Solute structure-permeability relationships in human stratum corneum.

The permeability coefficients (kp) of a series of methyl-substituted p-cresols were determined in human stratum corneum along with their partition coefficients (PC) between water and untreated stratum corneum, delipidized stratum corneum, octanol, and heptane. The PC values were identical in untreated and delipidized stratum corneum, suggesting that the stratum corneum/water PC data reflect the protein domain rather than the lipids. Although uptake into human stratum corneum was relatively insensitive to solute lipophilicity, reflecting the predominant role of proteins in the uptake, permeability coefficients were found to be more sensitive to lipophilicity, suggesting that transport is by a lipid pathway. A log-log plot of kp versus stratum corneum/water PC within the phenol series is linear, but with a slope of 3.6, indicating that kp is not directly proportional to PC. Functional group contributions to the free energy of the transfer process reflected in permeability or partitioning experiments were compared with group contribution data generated previously for the same substituents attached to the chain terminus of 21-esters of hydrocortisone.

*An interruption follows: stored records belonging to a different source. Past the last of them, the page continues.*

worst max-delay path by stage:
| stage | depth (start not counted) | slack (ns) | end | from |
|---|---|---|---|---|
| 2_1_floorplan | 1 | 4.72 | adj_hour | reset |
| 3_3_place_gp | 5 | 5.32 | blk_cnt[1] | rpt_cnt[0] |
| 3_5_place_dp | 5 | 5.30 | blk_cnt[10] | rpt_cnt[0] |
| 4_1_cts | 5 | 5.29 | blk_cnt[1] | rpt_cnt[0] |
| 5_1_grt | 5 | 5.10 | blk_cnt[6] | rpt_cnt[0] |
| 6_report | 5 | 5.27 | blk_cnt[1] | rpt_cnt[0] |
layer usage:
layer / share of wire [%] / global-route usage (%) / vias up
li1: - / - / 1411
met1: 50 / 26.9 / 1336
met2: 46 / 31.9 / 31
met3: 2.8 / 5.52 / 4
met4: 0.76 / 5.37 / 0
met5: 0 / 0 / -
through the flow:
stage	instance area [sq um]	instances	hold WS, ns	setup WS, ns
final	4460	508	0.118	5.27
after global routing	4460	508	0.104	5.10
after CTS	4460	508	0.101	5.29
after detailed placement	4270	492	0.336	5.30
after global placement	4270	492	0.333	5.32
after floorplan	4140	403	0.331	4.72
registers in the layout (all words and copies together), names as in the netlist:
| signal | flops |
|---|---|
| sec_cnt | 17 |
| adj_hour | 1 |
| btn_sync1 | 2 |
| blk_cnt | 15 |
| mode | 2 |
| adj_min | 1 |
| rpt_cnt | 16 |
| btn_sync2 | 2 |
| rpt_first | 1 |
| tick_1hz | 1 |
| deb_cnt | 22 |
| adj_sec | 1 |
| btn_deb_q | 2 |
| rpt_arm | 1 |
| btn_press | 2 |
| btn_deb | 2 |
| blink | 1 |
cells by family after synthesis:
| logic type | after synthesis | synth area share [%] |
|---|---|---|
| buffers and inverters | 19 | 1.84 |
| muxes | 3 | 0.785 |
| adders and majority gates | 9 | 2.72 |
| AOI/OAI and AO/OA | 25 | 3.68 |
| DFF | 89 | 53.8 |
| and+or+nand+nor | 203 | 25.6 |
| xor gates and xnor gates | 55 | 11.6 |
===== config.mk =====
export PLATFORM = sky130hd
export DESIGN_NAME = mem_port_arbiter_flat
export DESIGN_NICKNAME = d
export VERILOG_FILES = /design/src/rtl/mem_port_arbiter_if.sv /design/src/rtl/mem_port_arbiter.sv /design/src/flat_wrapper.sv
export SDC_FILE = /design/constraint.sdc
export NUM_CORES = 1
export LEC_CHECK = 0
export CAP_MARGIN = 20
export CORE_MARGIN = 4
export CORE_UTILIZATION = 25
export CTS_BUF_LIST = sky130_fd_sc_hd__clkbuf_2
export CTS_CLUSTER_SIZE = 28
export DETAILED_ROUTE_END_ITERATION = 16
export GPL_ROUTABILITY_DRIVEN = 0
export HOLD_SLACK_MARGIN = 0.08
export SLEW_MARGIN = 40
export SYNTH_ARGS = -nofsm -noshare
export SYNTH_HDL_FRONTEND = slang
export SYNTH_SLANG_ARGS = --single-unit
export TNS_END_PERCENT = 5

===== constraint.sdc =====
create_clock -name clk -period 3.2 [get_ports clk]
set_clock_uncertainty 0.1 [all_clocks]
set_input_delay 0.8 -clock clk [delete_from_list [all_inputs] [get_ports clk]]
set_output_delay 0.8 -clock clk [all_outputs]
set_load 0.005 [all_outputs]

===== src/rtl/mem_port_arbiter_if.sv =====
// Bus bundle shared by the two requesters, the arbiter and the RAM macro.
// The arbiter takes the slave view: it receives requests and drives the RAM.
// The requester/RAM side (CPU, loader, RAM model) takes the master view.
interface mem_port_arbiter_if #(
   parameter int AW = 16,
   parameter int DW = 32
);

   // Port A: CPU fetch/load/store
   logic          a_req;
   logic          a_we;
   logic [AW-1:0] a_addr;
   logic [DW-1:0] a_wdata;
   logic          a_gnt;
   logic          a_rvalid;
   logic [DW-1:0] a_rdata;

   // Port B: program loader / debug host
   logic          b_req;
   logic          b_we;
   logic [AW-1:0] b_addr;
   logic [DW-1:0] b_wdata;
   logic          b_hold;
   logic          b_gnt;
   logic          b_rvalid;
   logic [DW-1:0] b_rdata;

   // CPU freeze request
   logic          cpu_halt;

   // Single-port synchronous RAM
   logic [AW-1:0] ram_addr;
   logic [DW-1:0] ram_data;
   logic          ram_wren;
   logic [DW-1:0] ram_q;

   modport slave (
      input  a_req, a_we, a_addr, a_wdata,
      output a_gnt, a_rvalid, a_rdata,
      input  b_req, b_we, b_addr, b_wdata, b_hold,
      output b_gnt, b_rvalid, b_rdata,
      output cpu_halt,
      output ram_addr, ram_data, ram_wren,
      input  ram_q
   );

   modport master (
      output a_req, a_we, a_addr, a_wdata,
      input  a_gnt, a_rvalid, a_rdata,
      output b_req, b_we, b_addr, b_wdata, b_hold,
      input  b_gnt, b_rvalid, b_rdata,
      input  cpu_halt,
      input  ram_addr, ram_data, ram_wren,
      output ram_q
   );

endinterface


===== src/rtl/mem_port_arbiter.sv =====
// Two-port round-robin arbiter in front of one single-port synchronous RAM.
// Port A is the CPU, port B the program loader / debug host.  One access is
// granted per cycle; reads return one cycle later, tagged with the owner
// recorded at grant time.  Port B can take exclusive ownership through
// b_hold, which drains any CPU read in flight and then freezes the CPU.
module mem_port_arbiter #(
   parameter int AW = 16,
   parameter int DW = 32
) (
   input logic               clk,
   input logic               rst_n,
   mem_port_arbiter_if.slave bus
);

   typedef enum logic [1:0] {
      FREE   = 2'd0,
      DRAIN  = 2'd1,
      LOCKED = 2'd2
   } hold_state_t;

   typedef enum logic {
      OWNER_A = 1'b0,
      OWNER_B = 1'b1
   } owner_t;

   hold_state_t   hold_state;
   owner_t        last_owner;

   logic          a_allowed;
   logic          a_pick;
   logic          b_pick;
   logic          a_gnt;
   logic          b_gnt;
   logic          a_read_issue;

   logic [AW-1:0] addr_q;
   logic [DW-1:0] data_q;
   logic          a_rvalid_q;
   logic          b_rvalid_q;
   logic          cpu_halt_q;

   // Arbitration decision: port A only competes while the bus is FREE; on
   // a tie the port that did not win last time gets the slot.
   always_comb begin
      a_allowed = (hold_state == FREE);
      a_pick    = 1'b0;
      b_pick    = 1'b0;
      if (a_allowed && bus.a_req && bus.b_req) begin
         if (last_owner == OWNER_A) begin
            b_pick = 1'b1;
         end else begin
            a_pick = 1'b1;
         end
      end else if (a_allowed && bus.a_req) begin
         a_pick = 1'b1;
      end else if (bus.b_req) begin
         b_pick = 1'b1;
      end
   end

   // Grants are squashed while reset is asserted so nothing reaches the RAM.
   assign a_gnt        = a_pick & rst_n;
   assign b_gnt        = b_pick & rst_n;
   assign a_read_issue = a_gnt & ~bus.a_we;

   assign bus.a_gnt    = a_gnt;
   assign bus.b_gnt    = b_gnt;

   // RAM drive: the granted port passes straight through in the grant cycle;
   // otherwise the address/data of the last grant are replayed from a
   // register so the RAM pins never glitch back to zero between accesses.
   always_comb begin
      bus.ram_addr = addr_q;
      bus.ram_data = data_q;
      bus.ram_wren = 1'b0;
      if (a_gnt) begin
         bus.ram_addr = bus.a_addr;
         bus.ram_data = bus.a_wdata;
         bus.ram_wren = bus.a_we;
      end else if (b_gnt) begin
         bus.ram_addr = bus.b_addr;
         bus.ram_data = bus.b_wdata;
         bus.ram_wren = bus.b_we;
      end
   end

   // Owner history, replay registers and read-return tags.  The tag is set
   // at grant, so the RAM output one cycle later is steered to the right port.
   always_ff @(posedge clk or negedge rst_n) begin
      if (!rst_n) begin
         last_owner <= OWNER_B;
         addr_q     <= '0;
         data_q     <= '0;
         a_rvalid_q <= 1'b0;
         b_rvalid_q <= 1'b0;
      end else begin
         if (a_gnt) begin
            last_owner <= OWNER_A;
            addr_q     <= bus.a_addr;
            data_q     <= bus.a_wdata;
         end else if (b_gnt) begin
            last_owner <= OWNER_B;
            addr_q     <= bus.b_addr;
            data_q     <= bus.b_wdata;
         end
         a_rvalid_q <= a_read_issue;
         b_rvalid_q <= b_gnt & ~bus.b_we;
      end
   end

   // Hold state machine with registered cpu_halt.  The only CPU read that can
   // still be in flight on entry to DRAIN is one granted in the last FREE
   // cycle; its data is returned during the DRAIN cycle, and since A cannot
   // be granted in DRAIN the pipe is empty after that edge.
   always_ff @(posedge clk or negedge rst_n) begin
      if (!rst_n) begin
         hold_state <= FREE;
         cpu_halt_q <= 1'b0;
      end else begin
         case (hold_state)
            FREE: begin
               if (bus.b_hold) begin
                  hold_state <= DRAIN;
                  cpu_halt_q <= 1'b1;
               end
            end
            DRAIN: begin
               if (!bus.b_hold) begin
                  hold_state <= FREE;
                  cpu_halt_q <= 1'b0;
               end else if (!a_read_issue) begin
                  hold_state <= LOCKED;
                  cpu_halt_q <= 1'b1;
               end
            end
            LOCKED: begin
               if (!bus.b_hold) begin
                  hold_state <= FREE;
                  cpu_halt_q <= 1'b0;
               end
            end
            default: begin
               hold_state <= FREE;
               cpu_halt_q <= 1'b0;
            end
         endcase
      end
   end

   // Read return: RAM output is shown only to the tagged owner, zero otherwise.
   assign bus.a_rvalid = a_rvalid_q;
   assign bus.b_rvalid = b_rvalid_q;
   assign bus.a_rdata  = a_rvalid_q ? bus.ram_q : '0;
   assign bus.b_rdata  = b_rvalid_q ? bus.ram_q : '0;
   assign bus.cpu_halt = cpu_halt_q;

endmodule


===== src/flat_wrapper.sv =====
// flat-port wrapper written by rule: the top's interface ports become plain ports
module mem_port_arbiter_flat 
#(
   parameter int AW = 16,
   parameter int DW = 32
)
  (clk, rst_n, bus_a_req, bus_a_we, bus_a_addr, bus_a_wdata, bus_a_gnt, bus_a_rvalid, bus_a_rdata, bus_b_req, bus_b_we, bus_b_addr, bus_b_wdata, bus_b_hold, bus_b_gnt, bus_b_rvalid, bus_b_rdata, bus_cpu_halt, bus_ram_addr, bus_ram_data, bus_ram_wren, bus_ram_q);
  mem_port_arbiter_if #(.AW(AW), .DW(DW)) bus_i ();
  input logic clk;
  input logic rst_n;
  input wire logic [$bits(bus_i.a_req)-1:0] bus_a_req;
  input wire logic [$bits(bus_i.a_we)-1:0] bus_a_we;
  input wire logic [$bits(bus_i.a_addr)-1:0] bus_a_addr;
  input wire logic [$bits(bus_i.a_wdata)-1:0] bus_a_wdata;
  output wire logic [$bits(bus_i.a_gnt)-1:0] bus_a_gnt;
  output wire logic [$bits(bus_i.a_rvalid)-1:0] bus_a_rvalid;
  output wire logic [$bits(bus_i.a_rdata)-1:0] bus_a_rdata;
  input wire logic [$bits(bus_i.b_req)-1:0] bus_b_req;
  input wire logic [$bits(bus_i.b_we)-1:0] bus_b_we;
  input wire logic [$bits(bus_i.b_addr)-1:0] bus_b_addr;
  input wire logic [$bits(bus_i.b_wdata)-1:0] bus_b_wdata;
  input wire logic [$bits(bus_i.b_hold)-1:0] bus_b_hold;
  output wire logic [$bits(bus_i.b_gnt)-1:0] bus_b_gnt;
  output wire logic [$bits(bus_i.b_rvalid)-1:0] bus_b_rvalid;
  output wire logic [$bits(bus_i.b_rdata)-1:0] bus_b_rdata;
  output wire logic [$bits(bus_i.cpu_halt)-1:0] bus_cpu_halt;
  output wire logic [$bits(bus_i.ram_addr)-1:0] bus_ram_addr;
  output wire logic [$bits(bus_i.ram_data)-1:0] bus_ram_data;
  output wire logic [$bits(bus_i.ram_wren)-1:0] bus_ram_wren;
  input wire logic [$bits(bus_i.ram_q)-1:0] bus_ram_q;
  assign bus_i.a_req = bus_a_req;
  assign bus_i.a_we = bus_a_we;
  assign bus_i.a_addr = bus_a_addr;
  assign bus_i.a_wdata = bus_a_wdata;
  assign bus_a_gnt = bus_i.a_gnt;
  assign bus_a_rvalid = bus_i.a_rvalid;
  assign bus_a_rdata = bus_i.a_rdata;
  assign bus_i.b_req = bus_b_req;
  assign bus_i.b_we = bus_b_we;
  assign bus_i.b_addr = bus_b_addr;
  assign bus_i.b_wdata = bus_b_wdata;
  assign bus_i.b_hold = bus_b_hold;
  assign bus_b_gnt = bus_i.b_gnt;
  assign bus_b_rvalid = bus_i.b_rvalid;
  assign bus_b_rdata = bus_i.b_rdata;
  assign bus_cpu_halt = bus_i.cpu_halt;
  assign bus_ram_addr = bus_i.ram_addr;
  assign bus_ram_data = bus_i.ram_data;
  assign bus_ram_wren = bus_i.ram_wren;
  assign bus_i.ram_q = bus_ram_q;
  mem_port_arbiter #(.AW(AW), .DW(DW)) u_core (.clk(clk), .rst_n(rst_n), .bus(bus_i));
endmodule

==> summary.txt <==
STA
  • Period utilization: 1.02
  • Final Worst Setup Slack: -0.0646 ns
  • Max-slew violations: 0
  • Hold slack: 0.290 ns
  • Post-layout min period: 3.26 ns
  • Max_slew headroom: 0.355
  • RSZ-0062 raised after global routing: yes
  • Tightest Pin Transition: 0.968 ns
  • Final setup fails: 42
  • Final Hold Viols: 0
  • Maximum clock frequency: 306 MHz

Worst setup path
  • CP max-delay cell: dfrtp_1
  • CP max FO: 7
  • Setup crit end kind: output port
  • R2R Setup Slk: 1.11 ns
  • Max stage delay on crit path: 0.44 ns
  • WP data required: 2.30 ns
  • Worst reg2reg path depth: 7
  • Crit-path cells: or3b_4, or3_4, buf_12, buf_16, a31oi_4, buf_2
  • WS Path Type: reg -> out
  • Worst EP arrival: 2.36 ns
  • Worst Setup Start Kind: flip-flop
  • R2R Path Start: u_core.hold_state[1]
  • R2R Path End: u_core.data_q[1]

Routing
  • Wire length on met1: 6.34 mm
  • Drt first pass iters: 6
  • Met2 WL: 9.00 mm
  • Met3 WL: 1.60 mm
  • Wire per inst: 21.0 um
  • Drt drc: 0
  • Top Metal Used: met4
  • Initial DRC count: 146
  • Via density: 5.31
  • Vias: 4374
  • Detail Route Antenna Nets: 0
  • Final wirelength: 17.3 mm

Yosys
  • Post-synthesis sequential element count: 54
  • Syn nets: 520
  • Sequential share of the synthesized area: 0.414
  • Synthesized area: 0.00327 mm2
  • Yosys cell types: 26
  • Synth warnings: 0
  • Mapped Cells: 385
  • Avg Inst Size Synth: 8.49 um2

Cells and area
  • Area occupied by multi-input gates: 0.00273 mm2
  • Fraction of layout cells with a size suffix above 1: 0.337
  • Fillers: 1179
  • Nets@finish: 784
  • Register area: 0.00135 mm2
  • Synth-to-Final Area Change: 124%
  • Final Instance Count excl. Fillers: 824

Floorplanning
  • DIE AREA: 0.0150 mm2
  • Die H: 122 um
  • Io pins: 253
  • Cell Rows: 41
  • CORE AREA: 0.0127 mm2
  • Starting density of the core: 0.257
  • Die X: 122 um

Power
  • Net Sw Power: 0.00118 W
  • Comb pwr share: 0.600
  • Internal power: 0.00193 W
  • Leakage power: 2.59 nW
  • Reg power frac: 0.310
  • Pwr/cell area: 426 mW/mm2
  • Net Sw Frac: 0.380
  • Maximum vdd drop: 0.214 mV
  • Clock power share: 0.090

Job
  • Number of max-cap violations: 0

Clocking
  • Longest Clk Path Bufs: 2
  • Clk_lat worst skew: 0.46 ns
  • CTS tree: done
  • Clk sink count: 54
  • H-tree depth: 2
  • CTS clock-pin slew for the worst setup and hold paths: 0.28 ns
  • Clk root buf: clkbuf_2
  • Cts bufs inserted: 5

Global routing
  • Vias in the first global route: 4581
  • Gr usage total: 0.220
  • Wire length of the first global-routing pass: 25.8 mm
  • Initial antenna violation count: 2
  • Largest net degree at the start of global routing: 68
  • Global route overflow: 0

Outcome
  • Status: complete, but fails checks
  • Failing checks: setup timing

Place
  • Port Buffers: 252
  • Detailed Place HPWL: 11.1 mm
  • Cell count after placement: 799

Min path
  • Hold Path Class: in -> async
==> cells in the mapped netlist <==
master,n,area (um2)
or3b_1,1,8.76
nor2b_1,2,12.5
clkbuf_1,48,180
nand4_1,48,300
a31oi_1,48,300
nor2_1,3,11.3
nand4bb_1,1,11.3
or3_1,1,6.26
xor2_1,1,8.76
nor3_1,1,5.00
nor3b_1,1,7.51
dfstp_2,1,26.3
buf_2,1,5.00
maj3_1,1,10.0
nor4_1,48,300
buf_1,1,3.75
nand2_1,1,3.75
and4bb_2,1,12.5
a21oi_1,1,5.00
inv_1,2,7.51
o21ai_0,48,240
buf_6,5,56.3
clkinv_2,1,5.00
dfrtp_1,53,1330
and2_1,65,407
a22o_1,1,8.76
==> registers in the layout, summed over array words and instances, names as in the netlist <==
register	cells
u_core.data_q	32
u_core.addr_q	16
u_core.hold_state	2
u_core.bus.a_rvalid	1
u_core.bus.b_rvalid	1
u_core.bus.cpu_halt	1
u_core.last_owner	1
==> cells by family after synthesis <==
logic type / after synthesis / synth area share
compound gates: 98 / 0.170
buf+inv: 58 / 0.0788
xor+xnor: 1 / 0.00268
flops: 54 / 0.414
fa+ha+maj: 1 / 0.00306
simple gates: 173 / 0.332
==> layer usage <==
layer  vias to the layer above  track usage
li1                       1989            -
met1                      2140        0.252
met2                       219        0.402
met3                        26       0.0618
met4                         0       0.0574
met5                         -            0
==> critical path: cells and delay by family (launching register included) <==
family                 cells  cell delay, ns
and+or+nand+nor            2            0.81
buffers and inverters      3            0.48
DFF                        1            0.44
AOI/OAI and AO/OA          1            0.16
==> cell usage in the layout (no fill, tap or decap), drive strengths merged <==
| cell type | instances |
|---|---|
| nor2b | 2 |
| or3 | 1 |
| nor2 | 3 |
| maj3 | 1 |
| xor2 | 1 |
| clkinv | 4 |
| nand2 | 1 |
| dfstp | 1 |
| clkbuf | 7 |
| and2 | 65 |
| a21oi | 1 |
| clkdlybuf4s50 | 198 |
| inv | 1 |
| or3b | 1 |
| nor3b | 1 |
| nand4 | 48 |
| o21ai | 48 |
| nor3 | 1 |
| diode | 2 |
| a31oi | 48 |
| nand4bb | 1 |
| a22o | 1 |
| buf | 113 |
| and4bb | 1 |
| nor4 | 48 |
| dfrtp | 53 |
==> what timing repair did <==
item                       in CTS  in global routing
pin swaps                       7                  6
cloned                          6                  0
hold buffers                    0                  0
buffers inserted                8                  1
setup endpoints to repair      51                 51
resized for setup             312                 56
==> power groups by stage <==
stage,combinational (W),sequential [W],clock [W]
finish,0.00187,0.000964,0.000281
global route,0.00199,0.000984,0.000317
CTS,0.00175,0.000960,0.000294
detailed placement,0.00150,0.000977,0
global placement,0.00149,0.000966,0
floorplan,0.000523,0.000948,0
==> worst max-delay path by stage <==
stage,cells after the start,endpoint,start
finish,6,bus_ram_data[13],u_core.hold_state[1]
detailed placement,6,bus_ram_data[30],bus_a_req
global route,6,bus_ram_data[29],u_core.hold_state[1]
global placement,6,bus_ram_data[30],bus_a_req
floorplan,6,bus_ram_addr[0],bus_a_req
CTS,6,bus_ram_data[30],u_core.hold_state[1]
==> stage by stage <==
step / TNS (ns) / utilization / power (W) / setup slack [ns] / cell area [um2]
after global placement: -45.31 / 0.486 / 0.00245 / -0.998 / 6180
final: -1.47 / 0.574 / 0.00311 / -0.0646 / 7310
after floorplan: 0 / - / 0.00147 / 0.258 / 3270
after CTS: -3.83 / 0.545 / 0.00301 / -0.147 / 6930
after detailed placement: -45.99 / 0.486 / 0.00248 / -1.01 / 6180
after global routing: -7.63 / 0.574 / 0.00329 / -0.196 / 7310
==> area by class of cell <==
class / instances / area share
timing repair buffer: 312 / 0.404
multi-input combinational: 273 / 0.373
sequential: 54 / 0.185
tap: 172 / 0.0294
clock buffer: 6 / 0.00411
inverter: 3 / 0.00171
clock inverter: 2 / 0.00120
antenna: 2 / 0.000685
(Power assumes the default switching activity.)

Within experimental error, a given functional group altered permeability by the same factor in either series of compounds. Group contributions of polar, hydrogen bonding substituents obtained from kp data were similar to those from octanol/water PC data, suggesting that the barrier microenvironment resembles that of a hydrogen bonding organic solvent. Comparison of the kp values of substituted p-cresols with those of hydrocortisone esters having similar lipophilicities also indicated a steep dependence of kp on molecular weight (log kp = constant + psi log PC - n log MW, n = 4.6) similar to the dependence observed in other biomembranes and isolated lipid bilayers.